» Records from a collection
________________
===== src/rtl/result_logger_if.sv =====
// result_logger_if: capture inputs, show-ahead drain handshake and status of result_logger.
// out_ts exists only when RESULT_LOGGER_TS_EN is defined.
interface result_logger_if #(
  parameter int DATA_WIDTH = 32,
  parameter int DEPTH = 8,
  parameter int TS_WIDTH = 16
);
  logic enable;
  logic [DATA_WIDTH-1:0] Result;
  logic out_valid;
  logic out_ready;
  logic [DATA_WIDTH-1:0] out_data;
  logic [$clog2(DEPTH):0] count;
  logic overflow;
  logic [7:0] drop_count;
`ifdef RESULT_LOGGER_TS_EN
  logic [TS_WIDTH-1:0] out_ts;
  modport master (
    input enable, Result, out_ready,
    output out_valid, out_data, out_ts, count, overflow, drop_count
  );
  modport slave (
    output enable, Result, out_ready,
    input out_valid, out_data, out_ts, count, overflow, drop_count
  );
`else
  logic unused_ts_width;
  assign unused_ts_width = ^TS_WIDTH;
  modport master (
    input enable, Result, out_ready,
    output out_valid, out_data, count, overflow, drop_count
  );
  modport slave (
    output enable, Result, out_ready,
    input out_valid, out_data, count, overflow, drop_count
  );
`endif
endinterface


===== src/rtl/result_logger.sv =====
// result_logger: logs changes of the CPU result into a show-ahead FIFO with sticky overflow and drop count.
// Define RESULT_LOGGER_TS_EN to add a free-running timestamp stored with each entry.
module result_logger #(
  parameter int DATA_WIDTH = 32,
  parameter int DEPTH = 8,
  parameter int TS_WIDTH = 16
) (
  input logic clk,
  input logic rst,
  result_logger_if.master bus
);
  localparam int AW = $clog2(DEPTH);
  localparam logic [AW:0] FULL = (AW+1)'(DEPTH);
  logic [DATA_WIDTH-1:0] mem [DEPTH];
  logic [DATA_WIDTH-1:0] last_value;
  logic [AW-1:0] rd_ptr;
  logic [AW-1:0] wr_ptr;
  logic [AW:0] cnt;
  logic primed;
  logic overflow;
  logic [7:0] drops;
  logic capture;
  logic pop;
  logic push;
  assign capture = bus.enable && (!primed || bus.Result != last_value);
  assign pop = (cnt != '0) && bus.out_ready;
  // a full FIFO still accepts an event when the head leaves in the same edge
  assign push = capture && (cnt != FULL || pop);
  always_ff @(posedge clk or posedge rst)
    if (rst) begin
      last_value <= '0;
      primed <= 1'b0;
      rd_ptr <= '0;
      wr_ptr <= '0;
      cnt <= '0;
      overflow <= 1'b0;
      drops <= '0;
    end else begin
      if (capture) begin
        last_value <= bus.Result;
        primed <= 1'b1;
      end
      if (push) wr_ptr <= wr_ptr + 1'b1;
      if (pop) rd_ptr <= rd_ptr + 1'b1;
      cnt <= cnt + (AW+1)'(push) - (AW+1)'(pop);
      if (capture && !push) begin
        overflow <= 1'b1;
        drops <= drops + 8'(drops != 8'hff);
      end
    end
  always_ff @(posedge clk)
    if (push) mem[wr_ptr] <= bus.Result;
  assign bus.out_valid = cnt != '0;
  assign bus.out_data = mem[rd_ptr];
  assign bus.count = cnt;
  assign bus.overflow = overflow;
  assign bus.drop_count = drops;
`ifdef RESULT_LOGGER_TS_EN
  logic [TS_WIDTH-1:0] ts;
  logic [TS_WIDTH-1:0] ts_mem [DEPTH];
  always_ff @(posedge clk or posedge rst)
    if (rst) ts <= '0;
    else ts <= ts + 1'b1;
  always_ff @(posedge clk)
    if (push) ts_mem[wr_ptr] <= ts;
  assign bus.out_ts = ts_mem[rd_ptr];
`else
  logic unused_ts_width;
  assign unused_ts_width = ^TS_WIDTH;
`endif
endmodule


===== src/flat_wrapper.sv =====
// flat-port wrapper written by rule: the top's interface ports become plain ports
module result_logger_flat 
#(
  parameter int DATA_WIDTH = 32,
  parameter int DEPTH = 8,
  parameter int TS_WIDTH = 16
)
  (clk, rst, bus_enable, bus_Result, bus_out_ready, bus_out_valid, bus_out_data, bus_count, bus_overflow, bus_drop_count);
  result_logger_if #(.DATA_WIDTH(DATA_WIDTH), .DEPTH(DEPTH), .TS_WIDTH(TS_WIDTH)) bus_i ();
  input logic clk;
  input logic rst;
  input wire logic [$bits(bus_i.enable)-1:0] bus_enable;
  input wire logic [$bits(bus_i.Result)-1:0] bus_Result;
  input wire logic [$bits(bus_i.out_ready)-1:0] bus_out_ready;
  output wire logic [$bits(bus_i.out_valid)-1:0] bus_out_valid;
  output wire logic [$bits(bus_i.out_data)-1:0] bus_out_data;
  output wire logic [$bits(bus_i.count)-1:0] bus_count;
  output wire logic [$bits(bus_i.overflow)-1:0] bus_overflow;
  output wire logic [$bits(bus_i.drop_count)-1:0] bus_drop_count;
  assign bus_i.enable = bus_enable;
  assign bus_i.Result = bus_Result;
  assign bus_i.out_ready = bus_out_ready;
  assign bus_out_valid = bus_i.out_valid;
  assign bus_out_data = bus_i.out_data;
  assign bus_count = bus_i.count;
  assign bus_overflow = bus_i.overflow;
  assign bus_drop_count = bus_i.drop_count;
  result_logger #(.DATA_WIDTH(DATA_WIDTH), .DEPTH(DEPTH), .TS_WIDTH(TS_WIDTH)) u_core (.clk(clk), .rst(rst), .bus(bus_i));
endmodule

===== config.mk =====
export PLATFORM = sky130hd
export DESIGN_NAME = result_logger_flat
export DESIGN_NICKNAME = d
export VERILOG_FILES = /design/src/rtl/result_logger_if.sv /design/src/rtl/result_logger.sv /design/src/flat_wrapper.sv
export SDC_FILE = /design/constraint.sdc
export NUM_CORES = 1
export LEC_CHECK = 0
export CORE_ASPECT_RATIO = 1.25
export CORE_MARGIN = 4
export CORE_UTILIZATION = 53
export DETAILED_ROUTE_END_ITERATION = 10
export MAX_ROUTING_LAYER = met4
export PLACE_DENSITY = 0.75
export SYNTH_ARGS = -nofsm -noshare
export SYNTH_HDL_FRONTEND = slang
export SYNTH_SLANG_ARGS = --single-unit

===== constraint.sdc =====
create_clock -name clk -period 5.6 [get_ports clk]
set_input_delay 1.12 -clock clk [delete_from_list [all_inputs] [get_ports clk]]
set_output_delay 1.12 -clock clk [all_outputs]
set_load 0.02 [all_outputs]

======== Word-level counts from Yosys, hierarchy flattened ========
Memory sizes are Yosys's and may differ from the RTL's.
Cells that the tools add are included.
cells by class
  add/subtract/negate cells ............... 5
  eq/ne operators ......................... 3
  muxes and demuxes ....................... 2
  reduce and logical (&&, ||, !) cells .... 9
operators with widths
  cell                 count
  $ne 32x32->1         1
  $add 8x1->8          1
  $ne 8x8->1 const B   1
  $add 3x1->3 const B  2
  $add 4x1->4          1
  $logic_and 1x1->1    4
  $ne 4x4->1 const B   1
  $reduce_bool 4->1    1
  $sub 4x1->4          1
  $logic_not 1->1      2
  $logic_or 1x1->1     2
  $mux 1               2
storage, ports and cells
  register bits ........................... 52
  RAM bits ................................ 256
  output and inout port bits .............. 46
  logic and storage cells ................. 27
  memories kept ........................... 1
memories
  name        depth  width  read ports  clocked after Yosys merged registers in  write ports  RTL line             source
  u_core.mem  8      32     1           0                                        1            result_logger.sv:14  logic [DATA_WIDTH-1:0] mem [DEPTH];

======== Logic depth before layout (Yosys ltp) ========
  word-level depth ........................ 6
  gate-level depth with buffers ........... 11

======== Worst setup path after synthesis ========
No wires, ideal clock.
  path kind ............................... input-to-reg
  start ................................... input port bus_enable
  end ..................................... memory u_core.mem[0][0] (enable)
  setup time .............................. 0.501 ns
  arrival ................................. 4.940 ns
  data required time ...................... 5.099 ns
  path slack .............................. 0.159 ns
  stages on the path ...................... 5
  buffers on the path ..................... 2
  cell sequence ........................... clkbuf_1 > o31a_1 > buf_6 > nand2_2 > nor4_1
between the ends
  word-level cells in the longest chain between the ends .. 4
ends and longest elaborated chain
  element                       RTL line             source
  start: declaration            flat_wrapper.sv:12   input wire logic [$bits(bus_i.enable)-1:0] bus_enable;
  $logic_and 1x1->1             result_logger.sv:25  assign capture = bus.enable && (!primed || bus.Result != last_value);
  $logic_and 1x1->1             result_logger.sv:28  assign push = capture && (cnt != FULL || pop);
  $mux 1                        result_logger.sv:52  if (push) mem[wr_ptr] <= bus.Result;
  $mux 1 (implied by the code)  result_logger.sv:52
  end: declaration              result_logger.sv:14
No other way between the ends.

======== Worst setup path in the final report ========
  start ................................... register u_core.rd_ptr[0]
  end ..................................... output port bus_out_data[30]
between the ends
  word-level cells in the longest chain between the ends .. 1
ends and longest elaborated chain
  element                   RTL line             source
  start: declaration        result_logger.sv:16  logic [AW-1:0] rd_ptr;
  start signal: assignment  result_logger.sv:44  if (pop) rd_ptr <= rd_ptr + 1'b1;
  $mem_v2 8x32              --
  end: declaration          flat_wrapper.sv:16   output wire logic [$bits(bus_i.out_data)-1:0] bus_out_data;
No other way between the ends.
________________
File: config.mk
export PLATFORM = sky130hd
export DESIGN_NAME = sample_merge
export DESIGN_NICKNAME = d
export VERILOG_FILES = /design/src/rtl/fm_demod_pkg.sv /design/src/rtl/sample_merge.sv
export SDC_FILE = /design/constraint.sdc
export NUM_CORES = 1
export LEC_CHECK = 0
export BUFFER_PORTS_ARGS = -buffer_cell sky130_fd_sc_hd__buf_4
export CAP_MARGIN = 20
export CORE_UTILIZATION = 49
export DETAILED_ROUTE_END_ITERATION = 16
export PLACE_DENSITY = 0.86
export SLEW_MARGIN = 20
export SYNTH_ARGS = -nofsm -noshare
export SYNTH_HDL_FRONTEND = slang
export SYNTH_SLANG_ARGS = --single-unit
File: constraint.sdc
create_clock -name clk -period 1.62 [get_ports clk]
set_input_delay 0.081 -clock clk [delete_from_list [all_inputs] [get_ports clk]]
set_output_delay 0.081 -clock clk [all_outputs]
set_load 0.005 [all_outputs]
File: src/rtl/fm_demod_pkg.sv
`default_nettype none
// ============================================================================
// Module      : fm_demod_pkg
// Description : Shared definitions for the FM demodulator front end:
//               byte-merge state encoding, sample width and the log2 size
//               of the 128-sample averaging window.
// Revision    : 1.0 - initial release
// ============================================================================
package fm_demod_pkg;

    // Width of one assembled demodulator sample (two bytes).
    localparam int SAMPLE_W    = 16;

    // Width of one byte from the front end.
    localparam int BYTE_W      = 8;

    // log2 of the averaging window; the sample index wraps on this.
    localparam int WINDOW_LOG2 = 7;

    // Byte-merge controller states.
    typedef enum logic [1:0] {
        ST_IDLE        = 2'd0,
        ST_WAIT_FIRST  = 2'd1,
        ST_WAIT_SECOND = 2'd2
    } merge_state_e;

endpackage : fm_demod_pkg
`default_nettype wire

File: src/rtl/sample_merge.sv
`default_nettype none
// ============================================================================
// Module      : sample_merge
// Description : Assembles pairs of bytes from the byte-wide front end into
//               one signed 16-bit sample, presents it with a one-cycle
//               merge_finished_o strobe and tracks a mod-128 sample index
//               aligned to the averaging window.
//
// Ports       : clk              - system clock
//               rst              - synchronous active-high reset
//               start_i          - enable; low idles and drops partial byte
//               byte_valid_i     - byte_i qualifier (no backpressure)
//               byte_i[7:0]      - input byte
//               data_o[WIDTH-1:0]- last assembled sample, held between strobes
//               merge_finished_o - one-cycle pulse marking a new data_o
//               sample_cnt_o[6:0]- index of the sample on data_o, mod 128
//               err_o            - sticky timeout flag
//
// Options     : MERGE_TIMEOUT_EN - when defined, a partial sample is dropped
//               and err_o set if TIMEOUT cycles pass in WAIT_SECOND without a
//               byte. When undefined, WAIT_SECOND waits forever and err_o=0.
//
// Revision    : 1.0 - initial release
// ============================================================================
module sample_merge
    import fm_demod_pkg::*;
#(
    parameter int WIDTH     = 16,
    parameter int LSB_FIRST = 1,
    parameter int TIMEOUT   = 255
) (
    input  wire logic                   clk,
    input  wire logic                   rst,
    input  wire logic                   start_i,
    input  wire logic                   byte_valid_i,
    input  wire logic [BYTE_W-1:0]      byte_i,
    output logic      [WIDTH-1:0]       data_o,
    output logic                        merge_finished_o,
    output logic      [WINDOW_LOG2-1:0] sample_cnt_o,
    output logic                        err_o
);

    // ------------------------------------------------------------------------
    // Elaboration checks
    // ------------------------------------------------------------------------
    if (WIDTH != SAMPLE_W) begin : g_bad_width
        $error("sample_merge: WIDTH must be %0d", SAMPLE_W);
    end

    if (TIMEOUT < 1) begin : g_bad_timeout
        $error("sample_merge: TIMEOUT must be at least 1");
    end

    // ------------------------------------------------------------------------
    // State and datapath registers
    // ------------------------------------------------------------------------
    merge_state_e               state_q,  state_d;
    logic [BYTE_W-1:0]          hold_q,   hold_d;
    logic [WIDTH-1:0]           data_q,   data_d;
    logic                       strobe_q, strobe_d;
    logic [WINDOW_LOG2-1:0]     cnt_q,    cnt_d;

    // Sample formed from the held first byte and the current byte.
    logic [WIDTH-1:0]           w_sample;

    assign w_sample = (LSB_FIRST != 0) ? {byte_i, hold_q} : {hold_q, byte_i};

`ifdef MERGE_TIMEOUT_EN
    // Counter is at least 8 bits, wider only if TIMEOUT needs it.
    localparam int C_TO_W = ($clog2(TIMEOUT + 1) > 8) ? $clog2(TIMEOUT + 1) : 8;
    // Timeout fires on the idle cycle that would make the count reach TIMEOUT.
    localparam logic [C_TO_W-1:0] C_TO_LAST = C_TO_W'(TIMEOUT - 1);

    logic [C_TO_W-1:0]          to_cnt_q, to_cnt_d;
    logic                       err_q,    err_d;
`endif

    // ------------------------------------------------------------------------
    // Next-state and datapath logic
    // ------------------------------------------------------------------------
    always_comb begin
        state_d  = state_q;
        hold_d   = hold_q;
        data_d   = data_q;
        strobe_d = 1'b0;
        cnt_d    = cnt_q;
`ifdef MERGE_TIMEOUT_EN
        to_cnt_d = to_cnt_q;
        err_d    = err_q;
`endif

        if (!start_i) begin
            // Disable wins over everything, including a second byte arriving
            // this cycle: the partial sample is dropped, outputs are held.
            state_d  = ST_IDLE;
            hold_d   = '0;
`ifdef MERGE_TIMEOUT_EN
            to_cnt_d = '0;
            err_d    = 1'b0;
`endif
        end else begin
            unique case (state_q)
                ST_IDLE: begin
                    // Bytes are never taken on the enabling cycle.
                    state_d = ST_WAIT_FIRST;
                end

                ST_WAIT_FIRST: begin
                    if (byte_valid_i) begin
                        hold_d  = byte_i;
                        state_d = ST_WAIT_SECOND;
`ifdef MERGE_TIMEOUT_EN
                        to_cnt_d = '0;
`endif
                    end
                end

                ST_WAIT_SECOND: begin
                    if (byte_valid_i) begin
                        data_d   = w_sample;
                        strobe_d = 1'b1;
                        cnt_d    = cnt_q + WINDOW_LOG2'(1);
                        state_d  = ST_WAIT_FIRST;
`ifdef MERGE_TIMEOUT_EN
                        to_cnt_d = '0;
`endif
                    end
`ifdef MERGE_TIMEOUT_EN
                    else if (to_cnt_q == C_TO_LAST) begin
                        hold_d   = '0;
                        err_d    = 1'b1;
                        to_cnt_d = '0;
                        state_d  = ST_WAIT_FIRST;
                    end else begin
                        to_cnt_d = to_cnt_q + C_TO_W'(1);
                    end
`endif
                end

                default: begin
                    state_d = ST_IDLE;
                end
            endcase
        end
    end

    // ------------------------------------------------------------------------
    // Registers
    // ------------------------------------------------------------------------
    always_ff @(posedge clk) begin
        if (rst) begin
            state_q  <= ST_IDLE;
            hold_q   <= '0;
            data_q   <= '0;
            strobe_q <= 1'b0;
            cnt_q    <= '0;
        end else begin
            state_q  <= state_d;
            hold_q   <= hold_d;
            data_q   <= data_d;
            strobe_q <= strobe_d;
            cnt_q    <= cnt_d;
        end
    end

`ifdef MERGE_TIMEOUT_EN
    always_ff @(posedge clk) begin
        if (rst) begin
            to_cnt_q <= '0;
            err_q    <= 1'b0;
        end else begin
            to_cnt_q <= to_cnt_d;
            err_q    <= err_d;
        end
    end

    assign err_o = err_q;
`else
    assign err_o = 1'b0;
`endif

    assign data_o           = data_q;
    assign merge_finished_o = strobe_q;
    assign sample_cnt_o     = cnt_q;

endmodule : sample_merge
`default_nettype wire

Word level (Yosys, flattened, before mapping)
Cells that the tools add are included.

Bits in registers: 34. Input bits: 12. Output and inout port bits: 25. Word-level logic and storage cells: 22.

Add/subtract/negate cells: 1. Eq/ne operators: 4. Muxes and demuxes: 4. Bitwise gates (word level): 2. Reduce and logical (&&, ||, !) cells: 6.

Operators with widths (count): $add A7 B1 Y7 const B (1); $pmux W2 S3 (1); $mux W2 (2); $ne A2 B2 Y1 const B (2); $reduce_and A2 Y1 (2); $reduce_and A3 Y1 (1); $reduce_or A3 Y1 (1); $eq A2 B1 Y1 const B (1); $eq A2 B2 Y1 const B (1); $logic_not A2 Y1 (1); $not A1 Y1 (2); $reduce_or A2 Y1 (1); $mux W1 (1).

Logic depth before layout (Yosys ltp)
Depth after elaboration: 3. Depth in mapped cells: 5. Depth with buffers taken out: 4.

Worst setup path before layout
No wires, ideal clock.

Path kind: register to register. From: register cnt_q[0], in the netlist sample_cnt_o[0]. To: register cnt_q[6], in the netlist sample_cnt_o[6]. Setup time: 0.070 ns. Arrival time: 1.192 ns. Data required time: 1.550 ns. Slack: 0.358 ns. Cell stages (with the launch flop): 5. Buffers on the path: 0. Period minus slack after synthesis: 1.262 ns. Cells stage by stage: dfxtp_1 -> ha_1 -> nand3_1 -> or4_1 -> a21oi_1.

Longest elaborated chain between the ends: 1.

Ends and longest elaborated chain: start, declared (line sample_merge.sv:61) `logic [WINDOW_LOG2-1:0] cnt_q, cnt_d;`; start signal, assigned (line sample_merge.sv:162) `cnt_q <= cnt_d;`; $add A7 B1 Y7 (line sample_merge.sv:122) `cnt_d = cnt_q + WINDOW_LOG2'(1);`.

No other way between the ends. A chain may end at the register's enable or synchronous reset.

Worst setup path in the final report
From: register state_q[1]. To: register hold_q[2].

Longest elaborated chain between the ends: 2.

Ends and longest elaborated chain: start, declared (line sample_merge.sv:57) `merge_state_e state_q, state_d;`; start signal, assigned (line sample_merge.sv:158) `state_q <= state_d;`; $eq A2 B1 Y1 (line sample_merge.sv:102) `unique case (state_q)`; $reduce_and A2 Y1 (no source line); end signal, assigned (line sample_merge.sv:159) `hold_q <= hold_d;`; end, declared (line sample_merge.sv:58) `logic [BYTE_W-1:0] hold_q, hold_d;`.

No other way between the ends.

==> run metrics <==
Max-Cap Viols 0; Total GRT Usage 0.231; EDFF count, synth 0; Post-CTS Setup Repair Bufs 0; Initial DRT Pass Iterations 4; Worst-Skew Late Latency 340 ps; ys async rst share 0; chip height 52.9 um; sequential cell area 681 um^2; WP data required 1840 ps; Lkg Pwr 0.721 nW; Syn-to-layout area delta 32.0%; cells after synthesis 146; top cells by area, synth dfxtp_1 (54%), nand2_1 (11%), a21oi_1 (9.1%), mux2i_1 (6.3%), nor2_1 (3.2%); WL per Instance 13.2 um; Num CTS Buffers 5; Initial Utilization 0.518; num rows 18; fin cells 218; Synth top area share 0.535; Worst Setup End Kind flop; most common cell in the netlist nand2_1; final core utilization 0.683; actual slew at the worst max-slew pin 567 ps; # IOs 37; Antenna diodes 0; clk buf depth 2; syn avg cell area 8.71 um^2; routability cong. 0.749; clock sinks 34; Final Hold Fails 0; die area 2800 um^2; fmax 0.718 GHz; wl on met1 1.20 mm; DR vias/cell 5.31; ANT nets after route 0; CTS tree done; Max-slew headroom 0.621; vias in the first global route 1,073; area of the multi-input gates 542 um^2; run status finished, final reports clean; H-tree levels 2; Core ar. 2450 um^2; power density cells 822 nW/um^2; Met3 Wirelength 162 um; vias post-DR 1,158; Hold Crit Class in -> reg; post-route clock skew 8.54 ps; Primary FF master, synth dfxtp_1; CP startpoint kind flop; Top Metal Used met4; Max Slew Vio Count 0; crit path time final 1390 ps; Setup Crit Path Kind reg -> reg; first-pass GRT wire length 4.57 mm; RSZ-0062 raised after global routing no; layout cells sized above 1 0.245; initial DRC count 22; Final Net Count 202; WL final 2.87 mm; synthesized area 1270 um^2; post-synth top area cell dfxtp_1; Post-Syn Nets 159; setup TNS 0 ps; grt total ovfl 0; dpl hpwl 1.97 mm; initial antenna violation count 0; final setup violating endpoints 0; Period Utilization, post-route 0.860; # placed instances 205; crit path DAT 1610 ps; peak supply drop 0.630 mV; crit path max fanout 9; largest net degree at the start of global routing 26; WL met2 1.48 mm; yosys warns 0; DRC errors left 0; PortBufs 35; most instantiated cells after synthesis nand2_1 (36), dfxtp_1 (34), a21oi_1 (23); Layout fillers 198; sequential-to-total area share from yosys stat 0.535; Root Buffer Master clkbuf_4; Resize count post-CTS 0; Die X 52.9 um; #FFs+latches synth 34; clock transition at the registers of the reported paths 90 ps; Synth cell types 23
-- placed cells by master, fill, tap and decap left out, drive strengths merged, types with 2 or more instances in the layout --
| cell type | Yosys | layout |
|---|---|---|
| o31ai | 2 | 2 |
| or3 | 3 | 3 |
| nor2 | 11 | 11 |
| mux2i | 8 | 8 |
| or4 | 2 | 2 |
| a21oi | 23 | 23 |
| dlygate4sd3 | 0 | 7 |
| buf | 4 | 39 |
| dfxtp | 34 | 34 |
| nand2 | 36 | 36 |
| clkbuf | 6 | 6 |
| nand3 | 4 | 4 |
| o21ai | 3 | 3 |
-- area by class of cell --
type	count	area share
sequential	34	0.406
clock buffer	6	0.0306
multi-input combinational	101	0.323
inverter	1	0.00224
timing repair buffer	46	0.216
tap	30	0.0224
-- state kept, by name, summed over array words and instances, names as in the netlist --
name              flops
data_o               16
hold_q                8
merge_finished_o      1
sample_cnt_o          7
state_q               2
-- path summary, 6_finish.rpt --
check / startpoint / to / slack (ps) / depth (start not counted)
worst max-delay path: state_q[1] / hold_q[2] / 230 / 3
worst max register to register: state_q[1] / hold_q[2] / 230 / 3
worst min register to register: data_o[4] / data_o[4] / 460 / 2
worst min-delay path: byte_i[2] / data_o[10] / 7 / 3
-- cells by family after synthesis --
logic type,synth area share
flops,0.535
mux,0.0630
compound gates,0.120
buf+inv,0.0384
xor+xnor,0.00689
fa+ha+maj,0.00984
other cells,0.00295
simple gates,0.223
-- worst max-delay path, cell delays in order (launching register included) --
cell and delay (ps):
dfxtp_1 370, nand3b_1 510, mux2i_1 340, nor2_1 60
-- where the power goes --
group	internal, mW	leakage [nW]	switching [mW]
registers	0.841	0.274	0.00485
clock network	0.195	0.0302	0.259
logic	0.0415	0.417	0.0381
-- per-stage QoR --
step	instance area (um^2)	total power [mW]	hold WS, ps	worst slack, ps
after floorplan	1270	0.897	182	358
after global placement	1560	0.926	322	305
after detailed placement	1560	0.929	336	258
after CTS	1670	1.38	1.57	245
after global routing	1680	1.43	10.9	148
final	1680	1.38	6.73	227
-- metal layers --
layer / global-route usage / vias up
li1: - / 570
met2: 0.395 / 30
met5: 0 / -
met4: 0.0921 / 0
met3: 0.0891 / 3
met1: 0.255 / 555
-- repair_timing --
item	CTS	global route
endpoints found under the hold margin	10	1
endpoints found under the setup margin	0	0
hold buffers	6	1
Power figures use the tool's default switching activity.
________________
» TASK
Beginning with the line above that contains "-- metal layers", copy each line exactly up to and including the line that contains "Power figures use", and go no further.

» RESPONSE FOR THIS EXERCISE
-- metal layers --
layer / global-route usage / vias up
li1: - / 570
met2: 0.395 / 30
met5: 0 / -
met4: 0.0921 / 0
met3: 0.0891 / 3
met1: 0.255 / 555
-- repair_timing --
item	CTS	global route
endpoints found under the hold margin	10	1
endpoints found under the setup margin	0	0
hold buffers	6	1
Power figures use the tool's default switching activity.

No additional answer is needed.